[Stored entries]
☆ ☆ ☆ ☆ ☆ ☆ ☆
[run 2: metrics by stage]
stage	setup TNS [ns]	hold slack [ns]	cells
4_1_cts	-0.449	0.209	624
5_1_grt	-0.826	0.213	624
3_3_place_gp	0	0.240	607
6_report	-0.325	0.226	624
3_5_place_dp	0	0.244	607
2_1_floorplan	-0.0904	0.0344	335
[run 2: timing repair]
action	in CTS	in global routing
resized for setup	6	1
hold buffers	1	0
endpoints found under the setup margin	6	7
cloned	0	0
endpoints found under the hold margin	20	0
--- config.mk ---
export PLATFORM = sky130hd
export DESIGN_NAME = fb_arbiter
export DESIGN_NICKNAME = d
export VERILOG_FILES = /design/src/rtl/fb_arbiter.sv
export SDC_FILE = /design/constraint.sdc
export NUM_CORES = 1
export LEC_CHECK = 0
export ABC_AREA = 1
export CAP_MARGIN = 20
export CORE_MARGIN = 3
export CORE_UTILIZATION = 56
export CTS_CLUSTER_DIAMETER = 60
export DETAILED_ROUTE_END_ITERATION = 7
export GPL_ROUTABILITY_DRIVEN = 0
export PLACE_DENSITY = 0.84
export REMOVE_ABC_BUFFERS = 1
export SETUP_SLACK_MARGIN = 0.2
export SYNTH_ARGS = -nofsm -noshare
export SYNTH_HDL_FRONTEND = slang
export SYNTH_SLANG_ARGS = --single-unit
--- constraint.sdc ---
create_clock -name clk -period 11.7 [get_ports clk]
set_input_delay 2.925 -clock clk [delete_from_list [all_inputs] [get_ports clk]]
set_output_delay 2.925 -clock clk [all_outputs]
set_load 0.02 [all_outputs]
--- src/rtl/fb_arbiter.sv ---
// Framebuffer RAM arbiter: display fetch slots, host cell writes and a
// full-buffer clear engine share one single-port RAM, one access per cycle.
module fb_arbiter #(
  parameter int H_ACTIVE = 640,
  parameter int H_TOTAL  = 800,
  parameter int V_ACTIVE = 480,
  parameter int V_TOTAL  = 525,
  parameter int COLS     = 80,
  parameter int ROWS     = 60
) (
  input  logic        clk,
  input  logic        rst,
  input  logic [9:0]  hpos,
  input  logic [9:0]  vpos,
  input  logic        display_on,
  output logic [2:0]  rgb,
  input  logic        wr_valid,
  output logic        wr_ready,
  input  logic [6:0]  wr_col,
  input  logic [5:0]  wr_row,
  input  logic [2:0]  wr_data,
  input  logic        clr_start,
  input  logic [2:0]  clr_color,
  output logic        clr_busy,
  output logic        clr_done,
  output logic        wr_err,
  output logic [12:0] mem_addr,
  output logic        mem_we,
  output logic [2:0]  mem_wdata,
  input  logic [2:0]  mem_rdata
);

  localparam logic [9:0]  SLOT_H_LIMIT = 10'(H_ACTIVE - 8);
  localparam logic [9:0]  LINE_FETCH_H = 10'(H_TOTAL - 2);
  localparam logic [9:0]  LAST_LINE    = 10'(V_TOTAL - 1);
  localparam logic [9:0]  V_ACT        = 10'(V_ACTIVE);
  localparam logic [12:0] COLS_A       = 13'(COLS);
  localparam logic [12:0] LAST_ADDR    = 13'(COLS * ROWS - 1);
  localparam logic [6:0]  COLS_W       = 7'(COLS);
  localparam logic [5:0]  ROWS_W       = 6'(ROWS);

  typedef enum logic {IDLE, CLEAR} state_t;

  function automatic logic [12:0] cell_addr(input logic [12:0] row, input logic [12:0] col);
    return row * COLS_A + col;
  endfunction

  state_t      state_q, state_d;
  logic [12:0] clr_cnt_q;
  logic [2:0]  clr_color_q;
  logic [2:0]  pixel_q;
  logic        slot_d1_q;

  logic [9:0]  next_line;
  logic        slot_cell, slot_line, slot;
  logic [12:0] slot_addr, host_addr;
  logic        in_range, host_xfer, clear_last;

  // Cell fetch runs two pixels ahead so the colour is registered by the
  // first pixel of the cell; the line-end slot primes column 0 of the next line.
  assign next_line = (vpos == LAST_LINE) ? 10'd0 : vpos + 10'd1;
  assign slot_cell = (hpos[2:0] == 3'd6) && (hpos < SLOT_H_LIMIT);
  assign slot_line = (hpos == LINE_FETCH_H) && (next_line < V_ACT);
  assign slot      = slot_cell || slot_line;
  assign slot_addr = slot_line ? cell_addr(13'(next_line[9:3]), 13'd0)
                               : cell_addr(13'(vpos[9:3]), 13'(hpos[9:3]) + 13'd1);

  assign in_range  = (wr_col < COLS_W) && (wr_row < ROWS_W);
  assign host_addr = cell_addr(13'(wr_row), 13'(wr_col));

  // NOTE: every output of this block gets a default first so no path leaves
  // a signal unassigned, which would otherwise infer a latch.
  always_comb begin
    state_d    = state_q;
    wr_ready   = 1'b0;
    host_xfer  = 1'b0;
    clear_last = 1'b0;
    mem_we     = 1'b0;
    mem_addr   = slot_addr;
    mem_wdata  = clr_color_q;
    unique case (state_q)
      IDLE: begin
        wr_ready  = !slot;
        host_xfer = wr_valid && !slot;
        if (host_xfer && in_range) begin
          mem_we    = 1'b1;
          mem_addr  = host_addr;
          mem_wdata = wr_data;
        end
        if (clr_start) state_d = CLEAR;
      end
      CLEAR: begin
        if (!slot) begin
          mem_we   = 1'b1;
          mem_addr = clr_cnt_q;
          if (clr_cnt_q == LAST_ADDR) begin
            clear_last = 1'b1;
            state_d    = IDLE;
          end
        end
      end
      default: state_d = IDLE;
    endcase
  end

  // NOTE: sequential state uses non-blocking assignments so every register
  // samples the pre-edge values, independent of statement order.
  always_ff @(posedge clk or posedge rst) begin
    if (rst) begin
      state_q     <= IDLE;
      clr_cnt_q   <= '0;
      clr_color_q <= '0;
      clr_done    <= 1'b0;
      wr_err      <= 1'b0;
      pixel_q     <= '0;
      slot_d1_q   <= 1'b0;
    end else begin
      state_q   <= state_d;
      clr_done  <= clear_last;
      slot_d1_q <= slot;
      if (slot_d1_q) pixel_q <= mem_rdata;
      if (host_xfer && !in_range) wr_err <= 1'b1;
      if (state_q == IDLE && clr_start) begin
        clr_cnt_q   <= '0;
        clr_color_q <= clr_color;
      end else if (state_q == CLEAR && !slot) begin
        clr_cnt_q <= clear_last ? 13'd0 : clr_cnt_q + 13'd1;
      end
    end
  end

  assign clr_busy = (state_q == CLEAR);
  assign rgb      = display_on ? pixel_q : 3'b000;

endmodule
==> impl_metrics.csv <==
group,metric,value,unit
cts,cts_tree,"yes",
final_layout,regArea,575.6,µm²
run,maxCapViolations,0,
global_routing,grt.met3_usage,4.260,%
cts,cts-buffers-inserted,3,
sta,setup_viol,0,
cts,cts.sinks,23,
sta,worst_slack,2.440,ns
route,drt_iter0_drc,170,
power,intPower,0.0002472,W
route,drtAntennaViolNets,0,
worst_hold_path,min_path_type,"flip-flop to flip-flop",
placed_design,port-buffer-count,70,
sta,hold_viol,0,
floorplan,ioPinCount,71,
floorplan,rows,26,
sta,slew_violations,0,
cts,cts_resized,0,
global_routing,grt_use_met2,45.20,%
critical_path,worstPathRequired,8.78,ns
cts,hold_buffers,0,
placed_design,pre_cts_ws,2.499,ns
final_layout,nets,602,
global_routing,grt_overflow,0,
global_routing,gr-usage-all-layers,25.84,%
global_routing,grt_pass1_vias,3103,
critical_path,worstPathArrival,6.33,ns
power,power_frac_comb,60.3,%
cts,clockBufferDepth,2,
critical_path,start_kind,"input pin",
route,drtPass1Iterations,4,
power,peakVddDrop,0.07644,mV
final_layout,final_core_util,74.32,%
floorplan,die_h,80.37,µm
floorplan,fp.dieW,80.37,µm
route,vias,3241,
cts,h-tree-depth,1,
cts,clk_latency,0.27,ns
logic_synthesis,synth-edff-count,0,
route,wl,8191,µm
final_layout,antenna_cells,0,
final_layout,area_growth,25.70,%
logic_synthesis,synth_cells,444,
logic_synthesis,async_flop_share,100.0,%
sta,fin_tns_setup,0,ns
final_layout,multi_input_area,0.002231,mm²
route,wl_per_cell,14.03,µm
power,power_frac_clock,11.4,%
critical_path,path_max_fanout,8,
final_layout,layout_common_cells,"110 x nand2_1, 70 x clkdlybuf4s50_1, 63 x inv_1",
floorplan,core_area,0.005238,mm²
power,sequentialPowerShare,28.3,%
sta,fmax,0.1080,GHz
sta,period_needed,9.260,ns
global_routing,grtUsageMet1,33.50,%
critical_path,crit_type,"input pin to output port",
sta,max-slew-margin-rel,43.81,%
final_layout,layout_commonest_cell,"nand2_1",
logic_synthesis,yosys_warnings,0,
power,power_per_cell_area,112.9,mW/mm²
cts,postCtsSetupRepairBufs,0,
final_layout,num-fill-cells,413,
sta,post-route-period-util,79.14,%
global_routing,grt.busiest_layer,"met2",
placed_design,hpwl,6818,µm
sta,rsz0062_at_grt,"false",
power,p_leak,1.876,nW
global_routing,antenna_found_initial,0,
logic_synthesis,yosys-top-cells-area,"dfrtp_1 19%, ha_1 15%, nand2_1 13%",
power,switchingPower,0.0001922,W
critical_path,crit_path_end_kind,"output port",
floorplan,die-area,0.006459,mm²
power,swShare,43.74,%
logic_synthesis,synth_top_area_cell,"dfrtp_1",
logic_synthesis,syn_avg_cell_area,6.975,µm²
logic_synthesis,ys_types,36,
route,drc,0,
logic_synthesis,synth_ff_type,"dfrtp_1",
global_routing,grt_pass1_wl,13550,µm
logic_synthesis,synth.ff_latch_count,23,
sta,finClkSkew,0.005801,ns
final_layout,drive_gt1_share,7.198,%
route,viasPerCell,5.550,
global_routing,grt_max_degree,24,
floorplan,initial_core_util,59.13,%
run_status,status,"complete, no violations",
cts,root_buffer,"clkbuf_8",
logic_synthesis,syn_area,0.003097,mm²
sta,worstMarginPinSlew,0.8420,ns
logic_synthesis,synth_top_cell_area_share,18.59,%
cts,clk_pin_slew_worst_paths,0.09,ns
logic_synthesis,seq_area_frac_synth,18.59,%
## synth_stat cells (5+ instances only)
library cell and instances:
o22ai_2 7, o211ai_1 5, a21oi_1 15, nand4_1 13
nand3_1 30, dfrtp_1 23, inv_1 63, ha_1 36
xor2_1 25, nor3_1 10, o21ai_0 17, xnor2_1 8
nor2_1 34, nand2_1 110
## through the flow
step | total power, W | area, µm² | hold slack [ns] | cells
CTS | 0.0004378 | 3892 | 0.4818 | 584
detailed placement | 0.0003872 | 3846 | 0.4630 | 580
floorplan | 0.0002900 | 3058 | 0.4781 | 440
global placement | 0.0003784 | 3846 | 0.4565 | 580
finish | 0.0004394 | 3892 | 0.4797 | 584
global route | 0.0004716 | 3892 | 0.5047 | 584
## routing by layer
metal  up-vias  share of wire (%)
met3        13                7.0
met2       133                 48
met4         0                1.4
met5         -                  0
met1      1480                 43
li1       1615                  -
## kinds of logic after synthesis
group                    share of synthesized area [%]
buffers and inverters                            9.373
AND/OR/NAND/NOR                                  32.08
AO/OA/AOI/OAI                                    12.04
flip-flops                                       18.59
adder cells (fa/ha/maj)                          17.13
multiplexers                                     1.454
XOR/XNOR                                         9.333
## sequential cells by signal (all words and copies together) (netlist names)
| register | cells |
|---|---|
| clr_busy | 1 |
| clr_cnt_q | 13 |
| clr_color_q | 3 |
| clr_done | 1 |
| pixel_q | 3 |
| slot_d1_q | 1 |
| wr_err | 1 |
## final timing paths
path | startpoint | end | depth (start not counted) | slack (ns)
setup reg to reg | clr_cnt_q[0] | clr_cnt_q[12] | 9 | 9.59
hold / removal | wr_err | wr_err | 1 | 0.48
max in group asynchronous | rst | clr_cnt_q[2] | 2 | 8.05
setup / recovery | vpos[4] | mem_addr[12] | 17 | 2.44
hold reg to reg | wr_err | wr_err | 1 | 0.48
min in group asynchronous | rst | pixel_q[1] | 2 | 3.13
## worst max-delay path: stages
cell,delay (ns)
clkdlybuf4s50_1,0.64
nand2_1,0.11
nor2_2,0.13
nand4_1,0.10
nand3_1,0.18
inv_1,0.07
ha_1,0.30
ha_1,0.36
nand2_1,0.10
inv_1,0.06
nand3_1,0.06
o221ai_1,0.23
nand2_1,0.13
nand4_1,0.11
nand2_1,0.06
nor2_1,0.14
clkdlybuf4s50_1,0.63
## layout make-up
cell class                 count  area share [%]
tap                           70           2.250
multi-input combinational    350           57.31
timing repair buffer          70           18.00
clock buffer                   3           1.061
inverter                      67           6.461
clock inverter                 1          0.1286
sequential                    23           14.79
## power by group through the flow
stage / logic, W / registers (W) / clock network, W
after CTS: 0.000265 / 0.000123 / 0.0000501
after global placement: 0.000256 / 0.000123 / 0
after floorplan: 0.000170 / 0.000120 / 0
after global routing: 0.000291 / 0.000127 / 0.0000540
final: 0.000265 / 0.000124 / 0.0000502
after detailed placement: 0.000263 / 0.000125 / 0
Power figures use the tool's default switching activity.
☆ ☆ ☆ ☆ ☆ ☆ ☆
Using the records above, copy all lines that include the word "IDLE".

> **RESPONSE FOR THIS EXERCISE**
  typedef enum logic {IDLE, CLEAR} state_t;
      IDLE: begin
            state_d    = IDLE;
      default: state_d = IDLE;
      state_q     <= IDLE;
      if (state_q == IDLE && clr_start) begin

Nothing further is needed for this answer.